== WHAT THE EXERCISE ASKS ==
Where a line holds the word "reset", copy that line from the data below.

== DATA FOR PROCESSING ==

------

### src/rtl/dsi_crc_append_stream_if.sv
// Byte-lane payload stream: valid/ready handshake plus last, byte-count and empty-payload marker.
interface dsi_crc_append_stream_if #(
    parameter int DATA_BYTES = 4
);
    localparam int BW = (DATA_BYTES > 1) ? $clog2(DATA_BYTES) : 1;

    logic                    valid;
    logic                    ready;
    logic [8*DATA_BYTES-1:0] data;
    logic                    last;
    logic [BW-1:0]           bytes;
    logic                    nodata;

    modport master (output valid, data, last, bytes, nodata, input ready);
    modport slave  (input valid, data, last, bytes, nodata, output ready);
endinterface

### src/rtl/dsi_crc_append_stream.sv
// DSI long-packet payload CRC generator: registered pass-through stage that appends the
// 16-bit payload checksum as a footer, packed into free lanes of the last beat or spill beats.
module dsi_crc_append_stream #(
    parameter int          DATA_BYTES = 4,
    parameter logic [15:0] CRC_INIT   = 16'hFFFF,
    parameter bit          APPEND_CRC = 1'b1
) (
    input  logic                           clk,
    input  logic                           reset,
    dsi_crc_append_stream_if.slave         s,
    dsi_crc_append_stream_if.master        m,
    output logic [15:0]                    crc_value,
    output logic                           crc_done,
    output logic                           err_proto
);
    localparam int         BW = (DATA_BYTES > 1) ? $clog2(DATA_BYTES) : 1;
    localparam int         DW = 8 * DATA_BYTES;
    localparam logic [3:0] NB = 4'(DATA_BYTES);

    typedef enum logic [1:0] {PASS, SPILL1, SPILL2} state_t;

    state_t          state_reg, state_next;
    logic            m_valid_reg, m_valid_next;
    logic [DW-1:0]   m_data_reg, m_data_next;
    logic            m_last_reg, m_last_next;
    logic [BW-1:0]   m_bytes_reg, m_bytes_next;
    logic            m_nodata_reg, m_nodata_next;
    logic [15:0]     crc_run_reg;
    logic [15:0]     crc_value_reg;
    logic            crc_done_reg;
    logic            err_proto_reg;

    logic            load;
    logic            accept;
    logic            drop;
    logic            footer;
    logic [3:0]      k;
    logic [3:0]      room;
    logic [15:0]     crc_acc;
    logic [DW-1:0]   pass_data;

    function automatic logic [15:0] crc_byte(input logic [15:0] c, input logic [7:0] b);
        logic [15:0] r;
        r = c ^ {8'h00, b};
        for (int i = 0; i < 8; i++) begin
            r = r[0] ? ((r >> 1) ^ 16'h8408) : (r >> 1);
        end
        return r;
    endfunction

    assign load    = !m_valid_reg || m.ready;
    assign s.ready = (state_reg == PASS) && load;
    assign accept  = s.valid && s.ready;
    assign drop    = s.nodata && !s.last;
    assign footer  = APPEND_CRC && s.last;
    assign k       = s.nodata ? 4'd0 : (s.last ? (4'(s.bytes) + 4'd1) : NB);
    assign room    = NB - k;

    // Running CRC advanced over the k valid lanes of the incoming beat, lane 0 first.
    always_comb begin
        crc_acc = crc_run_reg;
        for (int i = 0; i < DATA_BYTES; i++) begin
            if (i < int'(k)) begin
                crc_acc = crc_byte(crc_acc, s.data[8*i +: 8]);
            end
        end
    end

    // Each output lane carries payload, a footer byte packed after the payload, or zero.
    generate
        for (genvar gi = 0; gi < DATA_BYTES; gi++) begin : g_lane
            localparam logic [3:0] LN = 4'(gi);
            assign pass_data[8*gi +: 8] =
                (LN < k)                     ? s.data[8*gi +: 8] :
                (footer && LN == k)          ? crc_acc[7:0]      :
                (footer && LN == k + 4'd1)   ? crc_acc[15:8]     : 8'h00;
        end
    endgenerate

    always_comb begin
        state_next    = state_reg;
        m_valid_next  = m_valid_reg;
        m_data_next   = m_data_reg;
        m_last_next   = m_last_reg;
        m_bytes_next  = m_bytes_reg;
        m_nodata_next = m_nodata_reg;
        if (load) begin
            m_valid_next  = 1'b0;
            m_data_next   = '0;
            m_last_next   = 1'b0;
            m_bytes_next  = '0;
            m_nodata_next = 1'b0;
            case (state_reg)
                PASS: begin
                    if (s.valid && !drop) begin
                        m_valid_next = 1'b1;
                        m_data_next  = pass_data;
                        if (!s.last) begin
                            m_bytes_next = BW'(NB - 4'd1);
                        end else if (!APPEND_CRC) begin
                            m_last_next   = 1'b1;
                            m_bytes_next  = s.nodata ? '0 : s.bytes;
                            m_nodata_next = s.nodata;
                        end else if (room >= 4'd2) begin
                            m_last_next  = 1'b1;
                            m_bytes_next = BW'(k + 4'd1);
                        end else if (room == 4'd1) begin
                            m_bytes_next = BW'(k);
                            state_next   = SPILL1;
                        end else begin
                            m_bytes_next = BW'(k - 4'd1);
                            state_next   = SPILL2;
                        end
                    end
                end
                // crc_value_reg holds the footer while draining; no new packet can complete here.
                SPILL2: begin
                    m_valid_next = 1'b1;
                    m_data_next  = DW'(crc_value_reg);
                    if (DATA_BYTES >= 2) begin
                        m_bytes_next = BW'(1);
                        m_last_next  = 1'b1;
                        state_next   = PASS;
                    end else begin
                        state_next   = SPILL1;
                    end
                end
                SPILL1: begin
                    m_valid_next = 1'b1;
                    m_data_next  = DW'(crc_value_reg[15:8]);
                    m_last_next  = 1'b1;
                    state_next   = PASS;
                end
                default: state_next = PASS;
            endcase
        end
    end

    always_ff @(posedge clk or posedge reset) begin
        if (reset) begin
            state_reg     <= PASS;
            m_valid_reg   <= 1'b0;
            m_data_reg    <= '0;
            m_last_reg    <= 1'b0;
            m_bytes_reg   <= '0;
            m_nodata_reg  <= 1'b0;
            crc_run_reg   <= CRC_INIT;
            crc_value_reg <= 16'hFFFF;
            crc_done_reg  <= 1'b0;
            err_proto_reg <= 1'b0;
        end else begin
            state_reg     <= state_next;
            m_valid_reg   <= m_valid_next;
            m_data_reg    <= m_data_next;
            m_last_reg    <= m_last_next;
            m_bytes_reg   <= m_bytes_next;
            m_nodata_reg  <= m_nodata_next;
            crc_done_reg  <= accept && s.last;
            err_proto_reg <= accept && drop;
            if (accept && !drop) begin
                crc_run_reg <= s.last ? CRC_INIT : crc_acc;
            end
            if (accept && s.last) begin
                crc_value_reg <= crc_acc;
            end
        end
    end

    assign m.valid   = m_valid_reg;
    assign m.data    = m_data_reg;
    assign m.last    = m_last_reg;
    assign m.bytes   = m_bytes_reg;
    assign m.nodata  = m_nodata_reg;
    assign crc_value = crc_value_reg;
    assign crc_done  = crc_done_reg;
    assign err_proto = err_proto_reg;
endmodule

### src/flat_wrapper.sv
// flat-port wrapper written by rule: the top's interface ports become plain ports
module dsi_crc_append_stream_flat 
#(
    parameter int          DATA_BYTES = 4,
    parameter logic [15:0] CRC_INIT   = 16'hFFFF,
    parameter bit          APPEND_CRC = 1'b1
)
  (clk, reset, crc_value, crc_done, err_proto, s_valid, s_data, s_last, s_bytes, s_nodata, s_ready, m_valid, m_data, m_last, m_bytes, m_nodata, m_ready);
  dsi_crc_append_stream_if #(.DATA_BYTES(DATA_BYTES)) s_i ();
  dsi_crc_append_stream_if #(.DATA_BYTES(DATA_BYTES)) m_i ();
  input  logic clk;
  input  logic reset;
  output logic [15:0] crc_value;
  output logic crc_done;
  output logic err_proto;
  input wire logic [$bits(s_i.valid)-1:0] s_valid;
  input wire logic [$bits(s_i.data)-1:0] s_data;
  input wire logic [$bits(s_i.last)-1:0] s_last;
  input wire logic [$bits(s_i.bytes)-1:0] s_bytes;
  input wire logic [$bits(s_i.nodata)-1:0] s_nodata;
  output wire logic [$bits(s_i.ready)-1:0] s_ready;
  output wire logic [$bits(m_i.valid)-1:0] m_valid;
  output wire logic [$bits(m_i.data)-1:0] m_data;
  output wire logic [$bits(m_i.last)-1:0] m_last;
  output wire logic [$bits(m_i.bytes)-1:0] m_bytes;
  output wire logic [$bits(m_i.nodata)-1:0] m_nodata;
  input wire logic [$bits(m_i.ready)-1:0] m_ready;
  assign s_i.valid = s_valid;
  assign s_i.data = s_data;
  assign s_i.last = s_last;
  assign s_i.bytes = s_bytes;
  assign s_i.nodata = s_nodata;
  assign s_ready = s_i.ready;
  assign m_valid = m_i.valid;
  assign m_data = m_i.data;
  assign m_last = m_i.last;
  assign m_bytes = m_i.bytes;
  assign m_nodata = m_i.nodata;
  assign m_i.ready = m_ready;
  dsi_crc_append_stream #(.DATA_BYTES(DATA_BYTES), .CRC_INIT(CRC_INIT), .APPEND_CRC(APPEND_CRC)) u_core (.clk(clk), .reset(reset), .s(s_i), .m(m_i), .crc_value(crc_value), .crc_done(crc_done), .err_proto(err_proto));
endmodule
### config.mk
export PLATFORM = sky130hd
export DESIGN_NAME = dsi_crc_append_stream_flat
export DESIGN_NICKNAME = d
export VERILOG_FILES = /design/src/rtl/dsi_crc_append_stream_if.sv /design/src/rtl/dsi_crc_append_stream.sv /design/src/flat_wrapper.sv
export SDC_FILE = /design/constraint.sdc
export NUM_CORES = 1
export LEC_CHECK = 0
export CAP_MARGIN = 5
export CORE_ASPECT_RATIO = 0.75
export CORE_MARGIN = 10
export CORE_UTILIZATION = 60
export CTS_CLUSTER_SIZE = 16
export DETAILED_ROUTE_END_ITERATION = 12
export PLACE_DENSITY = 0.88
export SLEW_MARGIN = 20
export SYNTH_ARGS = -nofsm -noshare
export SYNTH_HDL_FRONTEND = slang
export SYNTH_SLANG_ARGS = --single-unit
export TNS_END_PERCENT = 100
### constraint.sdc
create_clock -name clk -period 12.2 [get_ports clk]
set_clock_uncertainty 0.1 [all_clocks]
set_input_delay 3.66 -clock clk [delete_from_list [all_inputs] [get_ports clk]]
set_output_delay 3.66 -clock clk [all_outputs]
set_load 0.02 [all_outputs]
==> results of run 1 <==
path summary, 6_finish.rpt:
check,to,startpoint,cells after the start
max in group asynchronous,u_core.m.data[23],reset,3
setup / recovery,u_core.m.data[0],s_last,18
hold reg to reg,u_core.m.data[28],u_core.m.data[28],2
setup reg to reg,u_core.m.data[6],u_core.crc_run_reg[0],13
hold / removal,u_core.m.data[28],u_core.m.data[28],2
min in group asynchronous,u_core.m.data[11],reset,3
worst min-delay path: stages, from the launching register on:
cell,delay [ns]
dfrtp_1,0.34
nand2_1,0.04
o21ai_0,0.06
placed cells by master, fill, tap and decap left out, types with 10 or more instances in the layout:
| cell | Yosys | final |
|---|---|---|
| clkdlybuf4s50_1 | 0 | 94 |
| o21ai_0 | 80 | 79 |
| nand2_1 | 67 | 67 |
| xnor2_1 | 62 | 62 |
| nor2_1 | 59 | 58 |
| a21oi_1 | 42 | 41 |
| dfrtp_1 | 40 | 40 |
| xor2_1 | 39 | 39 |
| dfstp_2 | 32 | 32 |
| mux2i_1 | 17 | 17 |
| a22oi_1 | 15 | 15 |
| xnor3_1 | 14 | 14 |
| inv_1 | 14 | 13 |
| nand3_1 | 13 | 13 |
| ha_1 | 13 | 13 |
| mux2_2 | 11 | 11 |
| buf_4 | 1 | 10 |
logic make-up after synthesis:
kind of cell / share of synthesized area
AND/OR/NAND/NOR: 0.1313
buffers and inverters: 0.03567
AO/OA/AOI/OAI: 0.2276
adder cells (fa/ha/maj): 0.02634
other: 0.0006073
XOR/XNOR: 0.2326
multiplexers: 0.04762
flip-flops: 0.2983
per-layer routing:
metal	routed length [µm]	global-route usage	vias up
li1	-	-	2630
met1	9401	0.4164	2900
met2	9674	0.4506	528
met3	3620	0.1199	83
met4	828	0.1119	0
met5	0	0	-
cells in the mapped netlist, drive strengths merged (7+ instances only):
master  number  share of area
inv         14         0.0085
ha          13          0.026
a21oi       43          0.035
a22oi       15          0.018
xor2        42          0.063
mux2        11          0.020
nand3       13          0.011
a31oi        7         0.0071
a221oi       9          0.013
clkbuf      36          0.022
o211ai       9          0.011
dfstp       32           0.14
xnor3       14          0.051
o21ai       86          0.071
nor2        59          0.036
nand2       67          0.041
xnor2       66          0.098
mux2i       17          0.028
dfrtp       40           0.16
stage by stage:
| step | setup slack, ns | utilization | hold WS [ns] |
|---|---|---|---|
| 6_report | 1.643 | 0.7596 | 0.3825 |
| 2_1_floorplan | 4.124 | - | 0.3884 |
| 4_1_cts | 1.850 | 0.7591 | 0.3867 |
| 5_1_grt | 1.316 | 0.7593 | 0.4066 |
| 3_5_place_dp | 1.568 | 0.7313 | 0.3742 |
| 3_3_place_gp | 1.640 | 0.7313 | 0.3635 |
area by class of cell:
type,instances,area (µm²),area share
Multi-Input combinational cell,568,4131,0.5521
Sequential cell,72,1842,0.2461
Timing Repair Buffer,104,1016,0.1358
Clock buffer,10,229.0,0.03060
Tap cell,132,165.2,0.02207
Inverter,14,52.55,0.007022
Clock inverter,6,45.04,0.006019
Antenna cell,1,2.502,0.0003344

------

== WORKED SOLUTION ==
    input  logic                           reset,
    always_ff @(posedge clk or posedge reset) begin
        if (reset) begin
  (clk, reset, crc_value, crc_done, err_proto, s_valid, s_data, s_last, s_bytes, s_nodata, s_ready, m_valid, m_data, m_last, m_bytes, m_nodata, m_ready);
  input  logic reset;
  dsi_crc_append_stream #(.DATA_BYTES(DATA_BYTES), .CRC_INIT(CRC_INIT), .APPEND_CRC(APPEND_CRC)) u_core (.clk(clk), .reset(reset), .s(s_i), .m(m_i), .crc_value(crc_value), .crc_done(crc_done), .err_proto(err_proto));
max in group asynchronous,u_core.m.data[23],reset,3
min in group asynchronous,u_core.m.data[11],reset,3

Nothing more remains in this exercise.